YOUR ASSIGNMENT: The response must consist of the lines below from the one with "drv_cap = 0" through the one with "[per-layer routing]", exactly as they appear and with both ends kept.

GIVEN DATA:
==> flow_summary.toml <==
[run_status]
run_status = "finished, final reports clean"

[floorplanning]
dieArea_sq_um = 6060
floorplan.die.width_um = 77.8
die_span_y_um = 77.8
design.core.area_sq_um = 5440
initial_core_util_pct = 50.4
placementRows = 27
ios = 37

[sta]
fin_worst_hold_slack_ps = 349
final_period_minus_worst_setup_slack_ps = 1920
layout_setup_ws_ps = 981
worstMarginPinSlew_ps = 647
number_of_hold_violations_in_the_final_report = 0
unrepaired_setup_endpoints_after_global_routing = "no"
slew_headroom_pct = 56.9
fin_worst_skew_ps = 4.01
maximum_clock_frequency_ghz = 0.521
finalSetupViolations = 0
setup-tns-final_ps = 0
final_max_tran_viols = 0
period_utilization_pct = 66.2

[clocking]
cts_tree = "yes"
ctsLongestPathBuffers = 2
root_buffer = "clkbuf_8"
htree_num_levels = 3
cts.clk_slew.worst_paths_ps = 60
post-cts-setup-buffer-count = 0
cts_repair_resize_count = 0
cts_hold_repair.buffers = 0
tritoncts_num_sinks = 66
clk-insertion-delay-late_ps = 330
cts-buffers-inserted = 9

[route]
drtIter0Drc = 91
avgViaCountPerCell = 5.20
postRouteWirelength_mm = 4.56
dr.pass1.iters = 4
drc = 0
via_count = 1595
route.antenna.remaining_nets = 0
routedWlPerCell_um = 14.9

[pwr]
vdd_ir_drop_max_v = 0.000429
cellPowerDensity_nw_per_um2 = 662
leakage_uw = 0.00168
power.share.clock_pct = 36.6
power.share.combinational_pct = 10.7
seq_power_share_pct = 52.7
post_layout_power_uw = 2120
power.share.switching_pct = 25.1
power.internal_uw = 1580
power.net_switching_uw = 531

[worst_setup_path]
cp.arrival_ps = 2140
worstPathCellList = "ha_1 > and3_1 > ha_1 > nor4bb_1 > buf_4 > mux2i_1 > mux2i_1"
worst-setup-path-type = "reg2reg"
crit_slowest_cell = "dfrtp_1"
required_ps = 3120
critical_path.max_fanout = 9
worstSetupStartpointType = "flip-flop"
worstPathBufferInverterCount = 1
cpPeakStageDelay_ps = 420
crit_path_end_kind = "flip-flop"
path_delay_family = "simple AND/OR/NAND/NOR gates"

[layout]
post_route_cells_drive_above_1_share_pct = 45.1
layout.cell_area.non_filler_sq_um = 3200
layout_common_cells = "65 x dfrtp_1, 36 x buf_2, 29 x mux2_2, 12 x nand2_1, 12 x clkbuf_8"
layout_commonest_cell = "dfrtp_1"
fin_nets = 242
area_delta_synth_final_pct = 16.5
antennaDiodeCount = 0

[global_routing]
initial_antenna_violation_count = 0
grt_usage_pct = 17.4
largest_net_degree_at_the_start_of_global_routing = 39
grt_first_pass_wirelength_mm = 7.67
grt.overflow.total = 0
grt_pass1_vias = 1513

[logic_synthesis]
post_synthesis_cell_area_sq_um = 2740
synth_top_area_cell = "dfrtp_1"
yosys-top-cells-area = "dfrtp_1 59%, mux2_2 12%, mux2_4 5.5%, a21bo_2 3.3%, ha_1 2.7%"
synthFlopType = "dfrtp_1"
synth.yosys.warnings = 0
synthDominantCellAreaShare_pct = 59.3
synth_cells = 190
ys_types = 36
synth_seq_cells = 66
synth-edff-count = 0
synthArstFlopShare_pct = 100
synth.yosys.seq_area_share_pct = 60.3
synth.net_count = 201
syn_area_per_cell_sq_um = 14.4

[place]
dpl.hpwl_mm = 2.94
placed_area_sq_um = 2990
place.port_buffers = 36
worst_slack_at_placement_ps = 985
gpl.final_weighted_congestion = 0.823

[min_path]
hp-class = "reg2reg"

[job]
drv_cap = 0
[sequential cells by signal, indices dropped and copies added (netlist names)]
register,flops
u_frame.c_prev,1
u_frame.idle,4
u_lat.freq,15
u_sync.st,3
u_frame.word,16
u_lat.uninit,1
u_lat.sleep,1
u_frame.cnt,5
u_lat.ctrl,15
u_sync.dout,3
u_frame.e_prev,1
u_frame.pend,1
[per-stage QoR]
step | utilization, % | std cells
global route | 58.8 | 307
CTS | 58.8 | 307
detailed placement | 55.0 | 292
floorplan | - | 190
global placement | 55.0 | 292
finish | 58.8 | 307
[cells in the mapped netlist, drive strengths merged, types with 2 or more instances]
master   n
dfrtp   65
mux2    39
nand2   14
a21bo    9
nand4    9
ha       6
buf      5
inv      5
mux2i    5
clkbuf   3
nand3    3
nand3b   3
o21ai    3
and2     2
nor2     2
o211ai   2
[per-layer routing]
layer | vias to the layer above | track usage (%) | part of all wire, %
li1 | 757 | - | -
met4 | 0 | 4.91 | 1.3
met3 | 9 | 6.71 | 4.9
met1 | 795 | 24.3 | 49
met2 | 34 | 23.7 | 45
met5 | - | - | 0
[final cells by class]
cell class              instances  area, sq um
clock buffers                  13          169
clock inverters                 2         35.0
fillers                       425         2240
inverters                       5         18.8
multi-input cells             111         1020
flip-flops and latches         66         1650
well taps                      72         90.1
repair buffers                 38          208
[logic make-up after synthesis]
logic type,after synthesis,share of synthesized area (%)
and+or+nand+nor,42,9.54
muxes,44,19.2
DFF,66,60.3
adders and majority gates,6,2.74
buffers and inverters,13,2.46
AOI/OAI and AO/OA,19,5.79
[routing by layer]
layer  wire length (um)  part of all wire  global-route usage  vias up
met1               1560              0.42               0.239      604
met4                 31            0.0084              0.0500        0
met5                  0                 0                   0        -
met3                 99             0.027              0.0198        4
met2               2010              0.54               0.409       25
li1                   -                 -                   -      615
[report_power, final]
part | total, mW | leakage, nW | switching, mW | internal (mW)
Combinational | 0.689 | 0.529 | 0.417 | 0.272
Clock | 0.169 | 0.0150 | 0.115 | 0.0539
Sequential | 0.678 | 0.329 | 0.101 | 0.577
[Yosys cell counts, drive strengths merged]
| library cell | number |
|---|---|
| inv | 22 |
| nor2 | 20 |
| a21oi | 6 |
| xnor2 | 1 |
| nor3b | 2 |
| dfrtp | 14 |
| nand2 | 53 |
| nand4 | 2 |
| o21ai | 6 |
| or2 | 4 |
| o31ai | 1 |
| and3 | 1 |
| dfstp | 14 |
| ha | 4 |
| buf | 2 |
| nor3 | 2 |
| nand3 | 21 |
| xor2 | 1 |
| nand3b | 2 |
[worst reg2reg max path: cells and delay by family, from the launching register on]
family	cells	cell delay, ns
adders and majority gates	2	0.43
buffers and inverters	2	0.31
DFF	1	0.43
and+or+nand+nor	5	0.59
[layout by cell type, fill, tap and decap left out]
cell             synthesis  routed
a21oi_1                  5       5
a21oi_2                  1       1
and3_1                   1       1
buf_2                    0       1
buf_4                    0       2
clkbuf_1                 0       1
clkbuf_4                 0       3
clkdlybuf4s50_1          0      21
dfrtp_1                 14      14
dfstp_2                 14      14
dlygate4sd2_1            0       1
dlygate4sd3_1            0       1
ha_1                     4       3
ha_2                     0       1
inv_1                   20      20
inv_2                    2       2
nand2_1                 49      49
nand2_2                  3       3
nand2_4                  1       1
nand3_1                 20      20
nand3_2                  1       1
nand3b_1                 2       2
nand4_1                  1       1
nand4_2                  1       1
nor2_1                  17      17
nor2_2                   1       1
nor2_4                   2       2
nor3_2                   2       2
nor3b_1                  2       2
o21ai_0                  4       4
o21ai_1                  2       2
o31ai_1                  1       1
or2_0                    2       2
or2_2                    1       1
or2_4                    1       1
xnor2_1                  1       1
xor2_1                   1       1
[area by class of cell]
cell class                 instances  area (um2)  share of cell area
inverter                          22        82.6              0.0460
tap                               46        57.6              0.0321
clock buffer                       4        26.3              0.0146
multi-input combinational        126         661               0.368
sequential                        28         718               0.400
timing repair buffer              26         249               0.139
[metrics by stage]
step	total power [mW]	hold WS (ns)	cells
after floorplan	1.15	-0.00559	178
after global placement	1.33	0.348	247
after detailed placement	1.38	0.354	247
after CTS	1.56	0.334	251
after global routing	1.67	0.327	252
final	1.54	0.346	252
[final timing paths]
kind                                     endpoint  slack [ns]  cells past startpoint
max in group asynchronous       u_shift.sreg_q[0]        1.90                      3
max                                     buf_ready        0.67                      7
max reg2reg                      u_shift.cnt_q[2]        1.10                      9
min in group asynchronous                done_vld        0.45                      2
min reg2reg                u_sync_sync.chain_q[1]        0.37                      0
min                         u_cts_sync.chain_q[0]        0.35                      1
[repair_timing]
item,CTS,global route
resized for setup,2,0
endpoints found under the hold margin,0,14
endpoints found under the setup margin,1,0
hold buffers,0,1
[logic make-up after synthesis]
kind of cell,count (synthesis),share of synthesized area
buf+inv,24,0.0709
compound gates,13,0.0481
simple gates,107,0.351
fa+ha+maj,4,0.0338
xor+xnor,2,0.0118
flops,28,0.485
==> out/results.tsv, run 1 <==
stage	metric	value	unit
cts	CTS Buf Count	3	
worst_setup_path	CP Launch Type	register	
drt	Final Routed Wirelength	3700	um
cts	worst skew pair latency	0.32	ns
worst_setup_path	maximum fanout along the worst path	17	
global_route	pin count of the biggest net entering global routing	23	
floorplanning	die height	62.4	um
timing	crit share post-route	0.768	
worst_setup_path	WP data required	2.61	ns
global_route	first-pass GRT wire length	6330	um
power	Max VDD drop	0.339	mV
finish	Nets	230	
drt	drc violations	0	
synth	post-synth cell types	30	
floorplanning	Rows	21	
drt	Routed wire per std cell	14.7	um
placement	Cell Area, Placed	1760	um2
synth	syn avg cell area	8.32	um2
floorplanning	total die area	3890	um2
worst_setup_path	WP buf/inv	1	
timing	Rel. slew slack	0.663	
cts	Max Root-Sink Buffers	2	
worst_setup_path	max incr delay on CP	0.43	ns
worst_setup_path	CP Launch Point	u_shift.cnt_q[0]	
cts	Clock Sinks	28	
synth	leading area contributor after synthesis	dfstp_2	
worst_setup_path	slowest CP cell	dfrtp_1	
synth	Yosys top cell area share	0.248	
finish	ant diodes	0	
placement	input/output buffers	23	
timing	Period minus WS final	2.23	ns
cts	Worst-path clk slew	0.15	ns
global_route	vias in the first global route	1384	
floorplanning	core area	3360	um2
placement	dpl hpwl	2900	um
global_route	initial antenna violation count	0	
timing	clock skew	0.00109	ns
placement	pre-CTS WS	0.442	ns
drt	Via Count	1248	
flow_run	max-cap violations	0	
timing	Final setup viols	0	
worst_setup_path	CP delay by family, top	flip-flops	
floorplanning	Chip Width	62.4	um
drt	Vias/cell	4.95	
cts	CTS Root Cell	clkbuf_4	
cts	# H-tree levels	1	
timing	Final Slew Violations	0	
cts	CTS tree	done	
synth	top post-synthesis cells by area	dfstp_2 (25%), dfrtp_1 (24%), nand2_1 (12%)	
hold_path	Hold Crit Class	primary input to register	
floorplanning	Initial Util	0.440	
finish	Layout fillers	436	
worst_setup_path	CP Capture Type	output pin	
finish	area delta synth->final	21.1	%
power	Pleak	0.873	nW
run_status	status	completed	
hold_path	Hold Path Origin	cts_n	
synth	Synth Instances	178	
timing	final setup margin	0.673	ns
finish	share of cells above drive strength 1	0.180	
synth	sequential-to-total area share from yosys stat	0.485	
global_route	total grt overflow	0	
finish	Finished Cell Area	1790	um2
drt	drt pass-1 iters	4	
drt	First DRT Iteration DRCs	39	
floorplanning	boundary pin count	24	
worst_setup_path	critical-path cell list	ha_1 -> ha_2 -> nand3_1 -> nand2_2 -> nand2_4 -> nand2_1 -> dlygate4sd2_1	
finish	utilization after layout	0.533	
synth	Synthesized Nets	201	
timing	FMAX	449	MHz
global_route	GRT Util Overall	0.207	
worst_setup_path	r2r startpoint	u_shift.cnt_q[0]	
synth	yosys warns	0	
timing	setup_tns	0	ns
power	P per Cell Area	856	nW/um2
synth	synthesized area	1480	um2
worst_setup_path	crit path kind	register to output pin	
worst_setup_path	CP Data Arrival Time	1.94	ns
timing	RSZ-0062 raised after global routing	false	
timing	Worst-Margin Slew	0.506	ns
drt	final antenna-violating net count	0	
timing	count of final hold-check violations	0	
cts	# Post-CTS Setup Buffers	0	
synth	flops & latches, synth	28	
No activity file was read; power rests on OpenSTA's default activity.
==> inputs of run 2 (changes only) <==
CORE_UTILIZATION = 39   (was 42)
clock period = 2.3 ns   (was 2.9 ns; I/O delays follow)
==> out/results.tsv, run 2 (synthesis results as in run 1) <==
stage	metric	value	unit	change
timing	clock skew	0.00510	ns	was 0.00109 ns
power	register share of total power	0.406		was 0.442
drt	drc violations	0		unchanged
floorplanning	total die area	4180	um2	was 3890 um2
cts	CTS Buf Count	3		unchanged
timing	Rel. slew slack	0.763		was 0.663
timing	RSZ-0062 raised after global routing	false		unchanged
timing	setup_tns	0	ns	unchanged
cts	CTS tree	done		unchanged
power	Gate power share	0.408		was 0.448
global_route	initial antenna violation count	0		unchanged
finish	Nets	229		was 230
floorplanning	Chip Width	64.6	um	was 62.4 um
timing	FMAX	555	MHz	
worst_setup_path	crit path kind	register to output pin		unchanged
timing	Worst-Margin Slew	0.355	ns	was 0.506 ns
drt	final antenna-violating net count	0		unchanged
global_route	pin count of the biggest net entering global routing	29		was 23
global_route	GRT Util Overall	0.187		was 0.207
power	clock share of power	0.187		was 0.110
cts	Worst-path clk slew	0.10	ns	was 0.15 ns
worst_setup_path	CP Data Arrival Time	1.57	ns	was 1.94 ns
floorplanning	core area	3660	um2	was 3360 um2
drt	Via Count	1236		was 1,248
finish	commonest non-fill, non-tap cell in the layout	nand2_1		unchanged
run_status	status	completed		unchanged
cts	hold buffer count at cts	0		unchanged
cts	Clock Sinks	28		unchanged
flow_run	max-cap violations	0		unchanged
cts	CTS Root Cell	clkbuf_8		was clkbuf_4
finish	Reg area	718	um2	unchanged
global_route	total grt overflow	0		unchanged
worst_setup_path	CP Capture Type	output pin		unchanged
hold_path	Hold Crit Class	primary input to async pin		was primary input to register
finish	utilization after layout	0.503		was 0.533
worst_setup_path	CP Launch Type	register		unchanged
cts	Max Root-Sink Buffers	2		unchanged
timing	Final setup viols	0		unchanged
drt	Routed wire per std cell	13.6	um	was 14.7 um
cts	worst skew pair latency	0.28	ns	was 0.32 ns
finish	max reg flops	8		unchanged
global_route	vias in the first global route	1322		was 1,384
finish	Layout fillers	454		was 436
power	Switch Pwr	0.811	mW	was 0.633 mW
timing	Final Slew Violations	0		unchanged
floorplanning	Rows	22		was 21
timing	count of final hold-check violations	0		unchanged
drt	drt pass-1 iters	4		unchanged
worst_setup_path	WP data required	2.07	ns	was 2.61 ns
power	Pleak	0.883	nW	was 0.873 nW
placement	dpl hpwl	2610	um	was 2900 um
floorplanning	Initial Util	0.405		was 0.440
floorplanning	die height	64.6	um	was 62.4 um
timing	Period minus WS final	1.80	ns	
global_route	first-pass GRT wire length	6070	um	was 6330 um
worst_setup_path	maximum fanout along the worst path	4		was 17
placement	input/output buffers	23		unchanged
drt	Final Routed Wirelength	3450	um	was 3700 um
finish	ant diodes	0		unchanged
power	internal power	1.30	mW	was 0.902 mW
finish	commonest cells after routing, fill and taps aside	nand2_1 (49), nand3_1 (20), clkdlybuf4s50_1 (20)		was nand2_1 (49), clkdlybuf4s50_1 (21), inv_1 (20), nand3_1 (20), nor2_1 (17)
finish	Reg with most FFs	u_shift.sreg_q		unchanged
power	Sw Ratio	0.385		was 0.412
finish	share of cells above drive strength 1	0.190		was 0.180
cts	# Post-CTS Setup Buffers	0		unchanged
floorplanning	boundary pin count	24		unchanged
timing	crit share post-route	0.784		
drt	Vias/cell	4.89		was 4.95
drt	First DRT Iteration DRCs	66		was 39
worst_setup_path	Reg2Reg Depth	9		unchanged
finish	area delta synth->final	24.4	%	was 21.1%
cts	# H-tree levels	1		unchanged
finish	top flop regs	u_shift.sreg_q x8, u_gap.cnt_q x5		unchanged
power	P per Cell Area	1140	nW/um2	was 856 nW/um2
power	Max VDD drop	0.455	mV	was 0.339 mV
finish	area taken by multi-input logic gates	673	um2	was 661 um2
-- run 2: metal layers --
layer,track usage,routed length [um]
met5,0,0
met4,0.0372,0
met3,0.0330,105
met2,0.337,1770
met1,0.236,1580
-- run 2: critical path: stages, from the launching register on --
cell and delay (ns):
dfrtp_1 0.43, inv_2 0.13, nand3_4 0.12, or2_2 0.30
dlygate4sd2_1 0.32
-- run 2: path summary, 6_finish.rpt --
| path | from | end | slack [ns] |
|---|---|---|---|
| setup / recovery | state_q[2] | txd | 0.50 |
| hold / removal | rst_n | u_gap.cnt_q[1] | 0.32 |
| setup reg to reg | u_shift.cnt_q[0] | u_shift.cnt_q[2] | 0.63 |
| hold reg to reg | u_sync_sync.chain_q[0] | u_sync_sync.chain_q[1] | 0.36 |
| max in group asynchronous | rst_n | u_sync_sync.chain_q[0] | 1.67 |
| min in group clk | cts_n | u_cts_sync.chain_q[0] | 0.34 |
===== src/rtl/spi_rate_sel.sv =====
module spi_rate_sel #(
   parameter int unsigned SYS_CLK_HZ = 16_000_000,
   parameter int unsigned BASE_BPS   = 125_000,
   parameter int unsigned STEPS      = 7,
   parameter int unsigned CODE_LSB   = 25,
   parameter int unsigned HALF_W     = 7
)(
   input  logic [31:0]       code_i,
   output logic [HALF_W-1:0] half_o
);
   localparam int unsigned BASE_HALF = SYS_CLK_HZ / (2 * BASE_BPS);

   if (CODE_LSB + STEPS > 32) begin : g_bad_code
      $error("rate codes do not fit in 32 bits");
   end
   if ((BASE_HALF >> (STEPS - 1)) == 0) begin : g_bad_clk
      $error("system clock too slow for the fastest rate");
   end
   if ((BASE_HALF % (1 << (STEPS - 1))) != 0) begin : g_bad_div
      $error("system clock does not divide evenly into all rates");
   end

   always_comb begin
      half_o = HALF_W'(BASE_HALF);
      for (int i = 0; i < int'(STEPS); i++) begin
         if (code_i == (32'd1 << (CODE_LSB + i)))
            half_o = HALF_W'(BASE_HALF >> i);
      end
   end
endmodule
==> config.mk <==
export PLATFORM = sky130hd
export DESIGN_NAME = pwl_deadtime_lut
export DESIGN_NICKNAME = d
export VERILOG_FILES = /design/src/rtl/pwl_deadtime_lut.sv
export SDC_FILE = /design/constraint.sdc
export NUM_CORES = 1
export LEC_CHECK = 0
export BUFFER_PORTS_ARGS = -buffer_cell sky130_fd_sc_hd__buf_4
export CAP_MARGIN = 20
export CORE_MARGIN = 8
export CORE_UTILIZATION = 47
export CTS_CLUSTER_SIZE = 25
export DETAILED_ROUTE_END_ITERATION = 7
export GPL_TIMING_DRIVEN = 0
export MAX_ROUTING_LAYER = met4
export SYNTH_ARGS = -nofsm -noshare
export SYNTH_HDL_FRONTEND = slang
export SYNTH_SLANG_ARGS = --single-unit
==> constraint.sdc <==
create_clock -name clk -period 10.88 [get_ports clk]
set_input_delay 0.544 -clock clk [delete_from_list [all_inputs] [get_ports clk]]
set_output_delay 0.544 -clock clk [all_outputs]
set_load 0.01 [all_outputs]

SOLUTION:
drv_cap = 0
[sequential cells by signal, indices dropped and copies added (netlist names)]
register,flops
u_frame.c_prev,1
u_frame.idle,4
u_lat.freq,15
u_sync.st,3
u_frame.word,16
u_lat.uninit,1
u_lat.sleep,1
u_frame.cnt,5
u_lat.ctrl,15
u_sync.dout,3
u_frame.e_prev,1
u_frame.pend,1
[per-stage QoR]
step | utilization, % | std cells
global route | 58.8 | 307
CTS | 58.8 | 307
detailed placement | 55.0 | 292
floorplan | - | 190
global placement | 55.0 | 292
finish | 58.8 | 307
[cells in the mapped netlist, drive strengths merged, types with 2 or more instances]
master   n
dfrtp   65
mux2    39
nand2   14
a21bo    9
nand4    9
ha       6
buf      5
inv      5
mux2i    5
clkbuf   3
nand3    3
nand3b   3
o21ai    3
and2     2
nor2     2
o211ai   2
[per-layer routing]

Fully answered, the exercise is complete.